ASSIGNMENT: What lines in the entries below contain the word "shift"? Copy all of them.

[[ INPUT FOR THIS TASK open ]]

This design comes from an exercise in tuning for small area, a short achievable clock period and few clock cycles per item on the open sky130 flow, not from production work.
In this exercise RTL edits were held to simulation tests only and were not proved equivalent to the original.
Power and IR drop assume default switching activity.

## flow/design.v (module list and top-level ports; edited modules follow where they fit)
// module gamma_lut: 1956 lines
// module ir_decoder: 155 lines
// module cmd_queue: 38 lines
// module out_stage: 86 lines
// module rgb_ir_block: 111 lines
module rgb_ir_block (
    input  wire        clk,
    input  wire        rst,           
    input  wire        op_valid,
    output wire        op_ready,
    input  wire [31:0] op_word,
    output reg         res_valid,     
    output reg  [7:0]  res_data,
    output wire        ir_valid,      
    output wire        ir_repeat,
    output wire [15:0] ir_addr,
    output wire [7:0]  ir_cmd,
    output wire [9:0]  duty_r,        
    output wire [9:0]  duty_g,
    output wire [9:0]  duty_b,
    output wire [2:0]  ch_en,
    output wire        gen_run,
    output wire        frame_ready,
    output reg         refused
);
  // ...
==> flow/flow/run.sh <==
#!/bin/bash
# The standard layout, except that the port buffers that buffer_ports
# inserts are plain buf_2 cells rather than the delay cells it picks by
# default. make's full output goes to standard.log; ORFS keeps each tool's
# log under orfs/logs/.
set -euo pipefail
export BUFFER_PORTS_ARGS="-buffer_cell sky130_fd_sc_hd__buf_2"
bash standard.sh > standard.log 2>&1
==> flow/standard.sh <==
#!/bin/bash
# synth_recipe.tcl (not shown) runs the flow's synth.tcl, then flattens the netlist and writes it again
# the make line also repeats each setting of config.mk as NAME=value (left out here)
make -C /OpenROAD-flow-scripts/flow DESIGN_CONFIG=/design/flow/config.mk WORK_HOME=/design/flow/orfs CLKGATE_MAP_FILE= SYNTH_SCRIPT=/design/flow/synth_recipe.tcl "${@:-finish}"
==> flow/config.mk <==
export PLATFORM = sky130hd
export DESIGN_NAME = rgb_ir_block
export DESIGN_NICKNAME = rgb_ir_block
export VERILOG_FILES = /design/flow/design.v
export SDC_FILE = /design/flow/constraint.sdc
export NUM_CORES = 4
export LEC_CHECK = 0
export ABC_AREA = 1
export CAP_MARGIN = 20
export CORE_MARGIN = 2
export CORE_UTILIZATION = 40
export CTS_CLUSTER_DIAMETER = 80
export CTS_CLUSTER_SIZE = 40
export SETUP_SLACK_MARGIN = 4.0
export SLEW_MARGIN = 20
export SYNTH_MEMORY_MAX_BITS = 65536
export TNS_END_PERCENT = 100
==> flow/constraint.sdc <==
create_clock -name core_clock -period 6.5 [get_ports {clk}]
set_input_delay 1.3000 -clock core_clock [delete_from_list [all_inputs] [get_ports {clk}]]
set_output_delay 1.3000 -clock core_clock [all_outputs]
set_load 0.01 [all_outputs]
==> reports/results.tsv, run 1 <==
stage	metric	value	unit
yosys	cell taking the most area after synthesis	edfxtp_1	
yosys	Gate Count Post-Synth	2383	
cells_and_area	Core Util, Final	50.24	%
critical_path	delay-heaviest family, CP	simple AND/OR/NAND/NOR gates	
clock_network	clock buffer depth	3	
yosys	commonest cells in the netlist	nand2_1, nor2_1, inv_1, nand3_1, o21ai_0	
sta	setup TNS	0	ns
cells_and_area	Top Registers	u_queue.slot (120), u_ir.baseline (16), u_ir.e_d (16)	
yosys	Cell Area, Synth	17080	um2
grt	vias in the first global route	16922	
floorplan	Initial Util	40.63	%
place	Place WS	2.600	ns
sta	Slew Limit Fails	0	
routing	remaining antenna violation count after routing	0	
sta	Slew headroom	24.14	%
routing	metal3 WL	6738	um
grt	gr ovfl total	0	
floorplan	die area	44370	um2
cells_and_area	inverters	262	
yosys	sequential area share after synthesis	41.61	%
yosys	post-synthesis compound-gate area fraction	16.52	%
yosys	Post-synth ARST share	0	%
cells_and_area	Buffers excl. clock	210	
cells_and_area	highest-count cells in the layout ignoring fill and taps	nand2_1, nor2_1, inv_1, nand3_1, o21ai_0	
worst_hold_path	Hold Startpoint	u_ir.cmd_sr[2]$_DFFE_PP_	
critical_path	Reg2Reg Depth	16	
run_status	status	finished clean	
yosys	simple-gate share of the synthesized area	27.30	%
critical_path	worst setup path start	op_word[27]	
sta	Slew @ Worst Pin	1.134	ns
power	Leak	0.008606	uW
grt	global-route wire length before repair	103400	um
yosys	most numerous cell in the Yosys netlist	nand2_1	
power	Clock Power	1300	uW
sta	RSZ-0062 raised after global routing	yes	
critical_path	r2r setup slk	3.97	ns
place	routability cong.	0.9990	
critical_path	Worst R2R Start	u_out.p0[2]$_SDFFE_PP0P_	
critical_path	Critical path buffers and inverters	3	
clock_network	Clock transition at path regs	0.09	ns
yosys	top-area cell type share of the netlist area	24.26	%
cells_and_area	Top reg by flops	u_queue.slot	
routing	First DRT Iteration DRCs	2147	
sta	Final Hold Fails	0	
Testbench counts, summed over its fixed seeds: cycles 167,566, ops 160,000.
==> run 2: changes to the inputs <==
==> flow/flow/run.sh (replaced) <==
#!/bin/bash
# The standard layout, except that the port buffers that buffer_ports
# inserts are plain buf_1 cells rather than the delay cells it picks by
# default. make's full output goes to standard.log; ORFS keeps each tool's
# log under orfs/logs/.
set -euo pipefail
export BUFFER_PORTS_ARGS="-buffer_cell sky130_fd_sc_hd__buf_1"
bash standard.sh > standard.log 2>&1
--- a/flow/config.mk
+++ b/flow/config.mk
@@ -9,8 +9,6 @@
 export CAP_MARGIN = 20
 export CORE_MARGIN = 2
 export CORE_UTILIZATION = 40
-export CTS_CLUSTER_DIAMETER = 80
-export CTS_CLUSTER_SIZE = 40
 export SETUP_SLACK_MARGIN = 4.0
 export SLEW_MARGIN = 20
 export SYNTH_MEMORY_MAX_BITS = 65536
==> run 2 against run 1 <==
  * Synthesized cell count did not move
  * Sequential share of layout area is 0.77 points lower
  * Die area did not move
  * Worst setup slack worse by 0.082 ns
  * Register-to-register slack worse by 0.18 ns
  * Non-clock buffer count up 26
  * Core utilization up 1.1 points
  * Count of clock-buffer cells in the layout is 26 higher
  * Maximum frequency down 3.0%
  * Wire length is 0.67% higher
  * Critical path type unchanged
  * Critical endpoint is now u_out.comm_g[4]$_SDFFE_PP0P_
==> reports/results.tsv, run 2 <==
stage	metric	value	unit	change
run_status	status	finished clean		unchanged
sta	fmax	368.5	MHz	was 380.0 MHz
power	Power Density	237.2	nW/um2	was 216.2 nW/um2
floorplan	io pins	107		unchanged
critical_path	Critical Path Sink Type	register		unchanged
cells_and_area	layout net count	2651		was 2603
yosys	syn avg cell area	7.168	um2	unchanged
cells_and_area	fraction of final layout cells sized beyond drive strength 1	19.00	%	was 20.93%
sta	crit share post-route	41.75	%	was 40.49%
cells_and_area	most common cell after layout, fill and taps aside	nand2_1		unchanged
routing	First DRT Iteration DRCs	1984		was 2147
worst_hold_path	worst min-delay path category	reg -> reg		unchanged
floorplan	standard-cell rows	75		unchanged
grt	largest net degree at the start of global routing	61		unchanged
clock_network	Num Clock Sinks	286		unchanged
routing	Max Used Layer	met4		unchanged
grt	gr ovfl total	0		unchanged
cells_and_area	Antenna Diode Count	0		was 1
critical_path	critical path data arrival time	3.19	ns	was 3.09 ns
power	Max VDD drop	0.0002021	V	was 0.0001658 V
sta	RSZ-0062 raised after global routing	yes		unchanged
critical_path	CP Max Fanout	6		was 9
routing	remaining antenna violation count after routing	0		unchanged
floorplan	Initial Util	40.63	%	unchanged
critical_path	crit path cell chain	buf_8 -> nor2_4 -> nand2_1 -> nor2_2 -> nand3_4 -> nor2_4 -> nand2_2 -> nor2_1 -> nand3_1 -> nand2_4 -> buf_12 -> nand2_8 -> nand2_4 -> nand2_2 -> a21oi_2		was buf_2 -> nor2_4 -> nand2_2 -> nor2_4 -> nand3_4 -> nor2_4 -> nand2_2 -> nor2_1 -> nand3_1 -> nand2_4 -> nand2_8 -> buf_16 -> clkinv_16 -> nand2_1 -> a21oi_1
critical_path	Required @ worst endpoint	6.98	ns	was 6.96 ns
clock_network	Post-CTS Hold Fix Bufs	0		unchanged
clock_network	CTS tree	built		unchanged
clock_network	Clock transition at path regs	0.06	ns	was 0.09 ns
cells_and_area	Finished Layout Cells	3129		was 3068
routing	Post-Route WL	71310	um	was 70830 um
floorplan	core footprint	42040	um2	unchanged
yosys	cell taking the most area after synthesis	edfxtp_1		unchanged
clock_network	root buf cell	clkbuf_16		unchanged
job	max_cap viols	0		unchanged
grt	initial antenna violation count	0		was 3
critical_path	Setup CP Type	in -> reg		unchanged
yosys	commonest cells in the netlist	nand2_1, nor2_1, inv_1, nand3_1, o21ai_0		unchanged
clock_network	number of CTS-inserted buffers	34		was 19
floorplan	die area	44370	um2	unchanged
grt	vias in the first global route	17215		was 16922
cells_and_area	highest-count cells in the layout ignoring fill and taps	nand2_1, nor2_1, inv_1, nand3_1, o21ai_0		unchanged
yosys	Synth area leaders	edfxtp_1, dfxtp_1, nand2_1, nor2_1, nand3_1		unchanged
cells_and_area	Top Registers	u_queue.slot (120), u_ir.baseline (16), u_ir.e_d (16)		unchanged
sta	Final Hold Fails	0		unchanged
place	DP Cell Count	2943		was 2937
sta	Slew headroom	25.46	%	was 24.14%
routing	Via density	5.819		was 5.901
sta	final worst path period need	2.714	ns	was 2.632 ns
sta	Slew @ Worst Pin	1.114	ns	was 1.134 ns
routing	# DRC	0		unchanged
routing	routed wl met2	31830	um	was 30840 um
yosys	top-area cell type share of the netlist area	24.26	%	unchanged
place	Place WS	2.217	ns	was 2.600 ns
critical_path	Slowest-stage cell, CP	nand2_4		was buf_16
grt	global-route wire length before repair	104400	um	was 103400 um
sta	Clock Skew	0.02016	ns	was 0.01626 ns
sta	# setup viols final	0		unchanged
cells_and_area	Layout fillers	4028		was 4134
yosys	Cell Area, Synth	17080	um2	unchanged
yosys	most numerous cell in the Yosys netlist	nand2_1		unchanged
clock_network	clock buffer depth	3		unchanged
yosys	Gate Count Post-Synth	2383		unchanged
yosys	Post-synth EDFFs	138		unchanged
routing	vias	18208		was 18105
yosys	synth unique cells	52		unchanged
routing	metal3 WL	6976	um	was 6738 um
yosys	sequential area share after synthesis	41.61	%	unchanged
cells_and_area	max FFs per register	120		unchanged
sta	hold_ws	0.4523	ns	was 0.4567 ns
power	Leak	0.008591	uW	was 0.008606 uW
cells_and_area	Top reg by flops	u_queue.slot		unchanged
clock_network	CTS HTree Levels	2		was 1
sta	worst setup margin	3.786	ns	was 3.868 ns
routing	wl on met1	28410	um	was 29010 um
yosys	post-synthesis register bit count	286		unchanged
cells_and_area	P&R area growth vs syn	26.39	%	was 23.65%
sta	Slew Limit Fails	0		unchanged
grt	All-Layer GR Usage	31.17	%	was 30.46%
place	Post-DP HPWL	46490	um	was 46990 um
cells_and_area	Reg area	7127	um2	was 7136 um2
yosys	YS warnings	4		unchanged
critical_path	CP peak stage delay	0.21	ns	was 0.23 ns
place	routability cong.	1.078		was 0.9990
place	Port-buffer cells	90		unchanged
floorplan	die width	210.7	um	unchanged
critical_path	CP startpoint kind	input port		unchanged
yosys	Post-synth ARST share	0	%	unchanged
routing	first drt pass iteration count	6		was 8
sta	setup TNS	0	ns	unchanged
yosys	Main synth FF type	dfxtp_1		unchanged
floorplan	Die Height	210.7	um	unchanged
routing	detailed-route wire length per cell	22.79	um	was 23.09 um
power	Power, Total	5120	uW	was 4566 uW
clock_network	Clk Latency, worst-skew pair	0.54	ns	was 0.53 ns
cells_and_area	area of the multi-input gates	9746	um2	was 9620 um2
run 2: cell counts after synthesis:
No cell type changed its count.
run 2: repair_timing:
item / in CTS / in global routing
gates cloned: 15 / 4
buffers inserted: 60 / 44
pin swaps: 39 / 65
endpoints found under the setup margin: 115 / 105
resized for setup: 244 / 170
run 2: report_power, final:
group	total [uW]	internal (uW)	leakage [uW]	switching, uW
clock	1860	1100	0.000544	757
combinational	1280	398	0.00559	886
sequential	1980	1920	0.00246	56.1
total	5120	3420	0.00859	1700
run 2: path summary, 6_finish.rpt:
path	from	end	slack, ns	cells past startpoint
max	op_word[18]	u_out.comm_g[4]$_SDFFE_PP0P_	3.79	15
max reg2reg	u_out.p0[6]$_SDFFE_PP0P_	u_out.p2[1]$_SDFFE_PP0P_	3.79	11
min	u_ir.cmd_sr[1]$_DFFE_PP_	u_ir.cmd_sr[0]$_DFFE_PP_	0.45	0
min reg2reg	u_ir.cmd_sr[1]$_DFFE_PP_	u_ir.cmd_sr[0]$_DFFE_PP_	0.45	0
run 2: cells by family after synthesis:
family	after synthesis	share of synthesized area [%]
AOI/OAI and AO/OA	506	16.52
other	2	0.04397
and+or+nand+nor	1129	27.30
xor gates and xnor gates	30	1.538
adders and majority gates	52	3.853
DFF	286	41.61
muxes	1	0.05860
buffers and inverters	377	9.083
run 2: critical path: cells and delay by family:
kind	cells	cell delay, ns
and+or+nand+nor	12	1.44
buffers and inverters	2	0.29
AOI/OAI and AO/OA	1	0.12
run 2: layout make-up:
type	instances	area share (%)
Timing Repair Buffer	236	8.398
Multi-Input combinational cell	1745	45.14
Timing Repair inverter	2	0.1275
Sequential cell	286	33.01
Clock inverter	16	0.5506
Inverter	259	5.112
Clock buffer	46	4.538
Tap cell	539	3.124
run 2: metrics by stage:
stage | util, % | instance area (um2)
floorplan | - | 17340
global placement | 42.86 | 18020
detailed placement | 42.86 | 18020
CTS | 49.26 | 20710
global route | 51.35 | 21590
finish | 51.35 | 21590
run 2: metal layers:
layer,up-vias,global-route usage (%)
met5,-,0
met4,0,15.32
met3,270,7.196
met2,1034,49.48
met1,8549,40.03
li1,8355,-

==> port drivers added, routing unchanged <==
Ports are ideal in the flow. The routed layouts listed here were re-timed in OpenROAD.
Step 1 sets driving cells, clkbuf_16 on the clock port and buf_2 on the other inputs (assumed; they add their load-dependent delay and slew).
Step 2 moves the port delays by t, midway between the first and last clock arrival at a register: inputs arrive t later, outputs are due t later. That takes back most of the time a late clock gives input paths.
Slacks: ideal / step 1 / step 2; pairs: ideal / step 1.
run	shift t [ns]	slack for setup (ns)	hold slack, ns	cell pins on the clock port's net
run 1	0.575	3.868 / 3.880 / 3.305	0.457 / 0.457 / 0.457	1
run 2	0.578	3.786 / 3.789 / 3.215	0.452 / 0.452 / 0.452	1
After both steps setup and hold are still met in every run listed. For run 2, which loses most, drivers alone change the setup slack by +0.003 ns; drivers and shift together by -0.571 ns.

[[ INPUT FOR THIS TASK closed ]]

EXERCISE RESPONSE:
run	shift t [ns]	slack for setup (ns)	hold slack, ns	cell pins on the clock port's net
After both steps setup and hold are still met in every run listed. For run 2, which loses most, drivers alone change the setup slack by +0.003 ns; drivers and shift together by -0.571 ns.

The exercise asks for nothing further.